TASK ITEM:
What you need to do is retype every entry exactly as written.

== == ==

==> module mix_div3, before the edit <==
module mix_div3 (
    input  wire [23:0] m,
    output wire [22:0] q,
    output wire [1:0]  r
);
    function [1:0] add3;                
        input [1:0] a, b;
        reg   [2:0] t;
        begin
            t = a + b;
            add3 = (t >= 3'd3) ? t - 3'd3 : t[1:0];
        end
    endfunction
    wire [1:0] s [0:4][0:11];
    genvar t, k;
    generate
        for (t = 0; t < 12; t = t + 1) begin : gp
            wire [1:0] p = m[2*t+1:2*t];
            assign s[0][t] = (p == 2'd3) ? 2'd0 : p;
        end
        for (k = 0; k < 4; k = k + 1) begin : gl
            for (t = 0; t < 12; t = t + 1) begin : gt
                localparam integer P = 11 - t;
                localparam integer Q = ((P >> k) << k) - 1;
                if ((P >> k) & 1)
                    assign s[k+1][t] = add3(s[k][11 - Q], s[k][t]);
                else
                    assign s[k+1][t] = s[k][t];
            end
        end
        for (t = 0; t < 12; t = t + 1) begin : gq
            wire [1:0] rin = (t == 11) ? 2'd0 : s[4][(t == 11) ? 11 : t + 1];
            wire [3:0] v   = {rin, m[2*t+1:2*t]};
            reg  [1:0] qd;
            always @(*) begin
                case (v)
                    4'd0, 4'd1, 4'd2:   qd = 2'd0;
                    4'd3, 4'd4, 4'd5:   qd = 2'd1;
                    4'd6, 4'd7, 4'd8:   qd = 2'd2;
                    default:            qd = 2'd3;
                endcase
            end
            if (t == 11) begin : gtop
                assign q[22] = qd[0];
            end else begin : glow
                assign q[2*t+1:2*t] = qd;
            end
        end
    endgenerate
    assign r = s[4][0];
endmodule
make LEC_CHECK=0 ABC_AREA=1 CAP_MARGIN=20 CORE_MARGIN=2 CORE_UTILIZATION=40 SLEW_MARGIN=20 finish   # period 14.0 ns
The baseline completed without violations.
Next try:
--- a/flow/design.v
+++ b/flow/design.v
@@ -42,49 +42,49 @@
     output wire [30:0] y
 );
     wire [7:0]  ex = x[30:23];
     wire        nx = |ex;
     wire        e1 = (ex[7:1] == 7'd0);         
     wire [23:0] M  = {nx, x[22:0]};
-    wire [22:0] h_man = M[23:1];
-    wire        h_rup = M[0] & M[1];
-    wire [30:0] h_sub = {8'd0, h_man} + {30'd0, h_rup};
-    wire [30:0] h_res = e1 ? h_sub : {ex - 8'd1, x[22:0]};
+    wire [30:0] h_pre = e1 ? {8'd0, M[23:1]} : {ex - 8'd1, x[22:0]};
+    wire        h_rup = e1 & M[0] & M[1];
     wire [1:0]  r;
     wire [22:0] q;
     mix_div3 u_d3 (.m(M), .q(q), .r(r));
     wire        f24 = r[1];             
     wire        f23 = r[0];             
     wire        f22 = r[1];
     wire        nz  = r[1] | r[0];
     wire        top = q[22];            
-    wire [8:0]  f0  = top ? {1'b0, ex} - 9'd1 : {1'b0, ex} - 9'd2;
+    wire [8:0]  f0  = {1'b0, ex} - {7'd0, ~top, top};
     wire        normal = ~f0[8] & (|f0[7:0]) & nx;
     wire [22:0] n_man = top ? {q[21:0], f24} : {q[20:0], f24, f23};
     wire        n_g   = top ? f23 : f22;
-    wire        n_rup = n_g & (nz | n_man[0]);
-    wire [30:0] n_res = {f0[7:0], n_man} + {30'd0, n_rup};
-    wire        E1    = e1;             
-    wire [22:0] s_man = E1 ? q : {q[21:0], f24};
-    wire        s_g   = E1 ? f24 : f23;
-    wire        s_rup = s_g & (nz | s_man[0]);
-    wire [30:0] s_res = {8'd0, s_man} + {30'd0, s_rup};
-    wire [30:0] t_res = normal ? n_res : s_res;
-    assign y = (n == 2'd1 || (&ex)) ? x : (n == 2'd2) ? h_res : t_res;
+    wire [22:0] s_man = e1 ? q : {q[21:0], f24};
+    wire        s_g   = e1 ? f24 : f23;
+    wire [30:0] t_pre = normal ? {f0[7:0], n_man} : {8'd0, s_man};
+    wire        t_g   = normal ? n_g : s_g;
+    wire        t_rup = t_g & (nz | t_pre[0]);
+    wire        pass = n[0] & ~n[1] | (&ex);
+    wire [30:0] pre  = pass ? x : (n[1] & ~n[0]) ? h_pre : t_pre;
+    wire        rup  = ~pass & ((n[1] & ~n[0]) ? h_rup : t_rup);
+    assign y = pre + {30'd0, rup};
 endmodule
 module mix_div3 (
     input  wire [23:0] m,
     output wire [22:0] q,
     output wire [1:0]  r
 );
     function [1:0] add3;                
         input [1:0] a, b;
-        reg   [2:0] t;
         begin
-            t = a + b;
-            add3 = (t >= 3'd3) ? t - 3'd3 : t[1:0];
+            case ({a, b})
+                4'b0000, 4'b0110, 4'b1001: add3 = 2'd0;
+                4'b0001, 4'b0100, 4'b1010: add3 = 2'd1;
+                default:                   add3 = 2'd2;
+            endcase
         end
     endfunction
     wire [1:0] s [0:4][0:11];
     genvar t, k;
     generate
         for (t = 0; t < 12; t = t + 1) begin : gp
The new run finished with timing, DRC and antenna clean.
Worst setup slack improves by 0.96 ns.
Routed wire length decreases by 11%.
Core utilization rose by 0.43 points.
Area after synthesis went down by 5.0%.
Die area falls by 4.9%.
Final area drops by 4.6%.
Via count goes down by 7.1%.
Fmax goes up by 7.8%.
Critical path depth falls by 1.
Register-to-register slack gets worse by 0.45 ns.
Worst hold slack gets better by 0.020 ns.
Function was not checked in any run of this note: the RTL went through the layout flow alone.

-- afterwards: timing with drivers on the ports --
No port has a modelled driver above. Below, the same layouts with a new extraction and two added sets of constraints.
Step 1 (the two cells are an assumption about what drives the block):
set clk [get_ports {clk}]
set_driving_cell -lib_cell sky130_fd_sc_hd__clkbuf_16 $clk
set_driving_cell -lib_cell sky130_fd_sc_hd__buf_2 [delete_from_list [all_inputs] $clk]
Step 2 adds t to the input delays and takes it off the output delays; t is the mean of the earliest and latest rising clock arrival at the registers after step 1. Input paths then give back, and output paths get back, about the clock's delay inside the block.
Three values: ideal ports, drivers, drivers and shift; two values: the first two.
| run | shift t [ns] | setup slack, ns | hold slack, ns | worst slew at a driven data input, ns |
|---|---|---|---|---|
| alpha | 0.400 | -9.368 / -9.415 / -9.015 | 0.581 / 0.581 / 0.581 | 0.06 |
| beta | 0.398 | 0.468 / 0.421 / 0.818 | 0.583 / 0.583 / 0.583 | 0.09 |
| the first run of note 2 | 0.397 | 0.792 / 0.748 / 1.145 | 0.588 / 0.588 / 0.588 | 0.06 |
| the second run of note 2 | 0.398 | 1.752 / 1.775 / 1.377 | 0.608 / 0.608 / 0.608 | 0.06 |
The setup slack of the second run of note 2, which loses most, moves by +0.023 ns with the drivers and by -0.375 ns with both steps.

== == ==

RESULT OF THE TASK:
==> module mix_div3, before the edit <==
module mix_div3 (
    input  wire [23:0] m,
    output wire [22:0] q,
    output wire [1:0]  r
);
    function [1:0] add3;                
        input [1:0] a, b;
        reg   [2:0] t;
        begin
            t = a + b;
            add3 = (t >= 3'd3) ? t - 3'd3 : t[1:0];
        end
    endfunction
    wire [1:0] s [0:4][0:11];
    genvar t, k;
    generate
        for (t = 0; t < 12; t = t + 1) begin : gp
            wire [1:0] p = m[2*t+1:2*t];
            assign s[0][t] = (p == 2'd3) ? 2'd0 : p;
        end
        for (k = 0; k < 4; k = k + 1) begin : gl
            for (t = 0; t < 12; t = t + 1) begin : gt
                localparam integer P = 11 - t;
                localparam integer Q = ((P >> k) << k) - 1;
                if ((P >> k) & 1)
                    assign s[k+1][t] = add3(s[k][11 - Q], s[k][t]);
                else
                    assign s[k+1][t] = s[k][t];
            end
        end
        for (t = 0; t < 12; t = t + 1) begin : gq
            wire [1:0] rin = (t == 11) ? 2'd0 : s[4][(t == 11) ? 11 : t + 1];
            wire [3:0] v   = {rin, m[2*t+1:2*t]};
            reg  [1:0] qd;
            always @(*) begin
                case (v)
                    4'd0, 4'd1, 4'd2:   qd = 2'd0;
                    4'd3, 4'd4, 4'd5:   qd = 2'd1;
                    4'd6, 4'd7, 4'd8:   qd = 2'd2;
                    default:            qd = 2'd3;
                endcase
            end
            if (t == 11) begin : gtop
                assign q[22] = qd[0];
            end else begin : glow
                assign q[2*t+1:2*t] = qd;
            end
        end
    endgenerate
    assign r = s[4][0];
endmodule
make LEC_CHECK=0 ABC_AREA=1 CAP_MARGIN=20 CORE_MARGIN=2 CORE_UTILIZATION=40 SLEW_MARGIN=20 finish   # period 14.0 ns
The baseline completed without violations.
Next try:
--- a/flow/design.v
+++ b/flow/design.v
@@ -42,49 +42,49 @@
     output wire [30:0] y
 );
     wire [7:0]  ex = x[30:23];
     wire        nx = |ex;
     wire        e1 = (ex[7:1] == 7'd0);         
     wire [23:0] M  = {nx, x[22:0]};
-    wire [22:0] h_man = M[23:1];
-    wire        h_rup = M[0] & M[1];
-    wire [30:0] h_sub = {8'd0, h_man} + {30'd0, h_rup};
-    wire [30:0] h_res = e1 ? h_sub : {ex - 8'd1, x[22:0]};
+    wire [30:0] h_pre = e1 ? {8'd0, M[23:1]} : {ex - 8'd1, x[22:0]};
+    wire        h_rup = e1 & M[0] & M[1];
     wire [1:0]  r;
     wire [22:0] q;
     mix_div3 u_d3 (.m(M), .q(q), .r(r));
     wire        f24 = r[1];             
     wire        f23 = r[0];             
     wire        f22 = r[1];
     wire        nz  = r[1] | r[0];
     wire        top = q[22];            
-    wire [8:0]  f0  = top ? {1'b0, ex} - 9'd1 : {1'b0, ex} - 9'd2;
+    wire [8:0]  f0  = {1'b0, ex} - {7'd0, ~top, top};
     wire        normal = ~f0[8] & (|f0[7:0]) & nx;
     wire [22:0] n_man = top ? {q[21:0], f24} : {q[20:0], f24, f23};
     wire        n_g   = top ? f23 : f22;
-    wire        n_rup = n_g & (nz | n_man[0]);
-    wire [30:0] n_res = {f0[7:0], n_man} + {30'd0, n_rup};
-    wire        E1    = e1;             
-    wire [22:0] s_man = E1 ? q : {q[21:0], f24};
-    wire        s_g   = E1 ? f24 : f23;
-    wire        s_rup = s_g & (nz | s_man[0]);
-    wire [30:0] s_res = {8'd0, s_man} + {30'd0, s_rup};
-    wire [30:0] t_res = normal ? n_res : s_res;
-    assign y = (n == 2'd1 || (&ex)) ? x : (n == 2'd2) ? h_res : t_res;
+    wire [22:0] s_man = e1 ? q : {q[21:0], f24};
+    wire        s_g   = e1 ? f24 : f23;
+    wire [30:0] t_pre = normal ? {f0[7:0], n_man} : {8'd0, s_man};
+    wire        t_g   = normal ? n_g : s_g;
+    wire        t_rup = t_g & (nz | t_pre[0]);
+    wire        pass = n[0] & ~n[1] | (&ex);
+    wire [30:0] pre  = pass ? x : (n[1] & ~n[0]) ? h_pre : t_pre;
+    wire        rup  = ~pass & ((n[1] & ~n[0]) ? h_rup : t_rup);
+    assign y = pre + {30'd0, rup};
 endmodule
 module mix_div3 (
     input  wire [23:0] m,
     output wire [22:0] q,
     output wire [1:0]  r
 );
     function [1:0] add3;                
         input [1:0] a, b;
-        reg   [2:0] t;
         begin
-            t = a + b;
-            add3 = (t >= 3'd3) ? t - 3'd3 : t[1:0];
+            case ({a, b})
+                4'b0000, 4'b0110, 4'b1001: add3 = 2'd0;
+                4'b0001, 4'b0100, 4'b1010: add3 = 2'd1;
+                default:                   add3 = 2'd2;
+            endcase
         end
     endfunction
     wire [1:0] s [0:4][0:11];
     genvar t, k;
     generate
         for (t = 0; t < 12; t = t + 1) begin : gp
The new run finished with timing, DRC and antenna clean.
Worst setup slack improves by 0.96 ns.
Routed wire length decreases by 11%.
Core utilization rose by 0.43 points.
Area after synthesis went down by 5.0%.
Die area falls by 4.9%.
Final area drops by 4.6%.
Via count goes down by 7.1%.
Fmax goes up by 7.8%.
Critical path depth falls by 1.
Register-to-register slack gets worse by 0.45 ns.
Worst hold slack gets better by 0.020 ns.
Function was not checked in any run of this note: the RTL went through the layout flow alone.

-- afterwards: timing with drivers on the ports --
No port has a modelled driver above. Below, the same layouts with a new extraction and two added sets of constraints.
Step 1 (the two cells are an assumption about what drives the block):
set clk [get_ports {clk}]
set_driving_cell -lib_cell sky130_fd_sc_hd__clkbuf_16 $clk
set_driving_cell -lib_cell sky130_fd_sc_hd__buf_2 [delete_from_list [all_inputs] $clk]
Step 2 adds t to the input delays and takes it off the output delays; t is the mean of the earliest and latest rising clock arrival at the registers after step 1. Input paths then give back, and output paths get back, about the clock's delay inside the block.
Three values: ideal ports, drivers, drivers and shift; two values: the first two.
| run | shift t [ns] | setup slack, ns | hold slack, ns | worst slew at a driven data input, ns |
|---|---|---|---|---|
| alpha | 0.400 | -9.368 / -9.415 / -9.015 | 0.581 / 0.581 / 0.581 | 0.06 |
| beta | 0.398 | 0.468 / 0.421 / 0.818 | 0.583 / 0.583 / 0.583 | 0.09 |
| the first run of note 2 | 0.397 | 0.792 / 0.748 / 1.145 | 0.588 / 0.588 / 0.588 | 0.06 |
| the second run of note 2 | 0.398 | 1.752 / 1.775 / 1.377 | 0.608 / 0.608 / 0.608 | 0.06 |
The setup slack of the second run of note 2, which loses most, moves by +0.023 ns with the drivers and by -0.375 ns with both steps.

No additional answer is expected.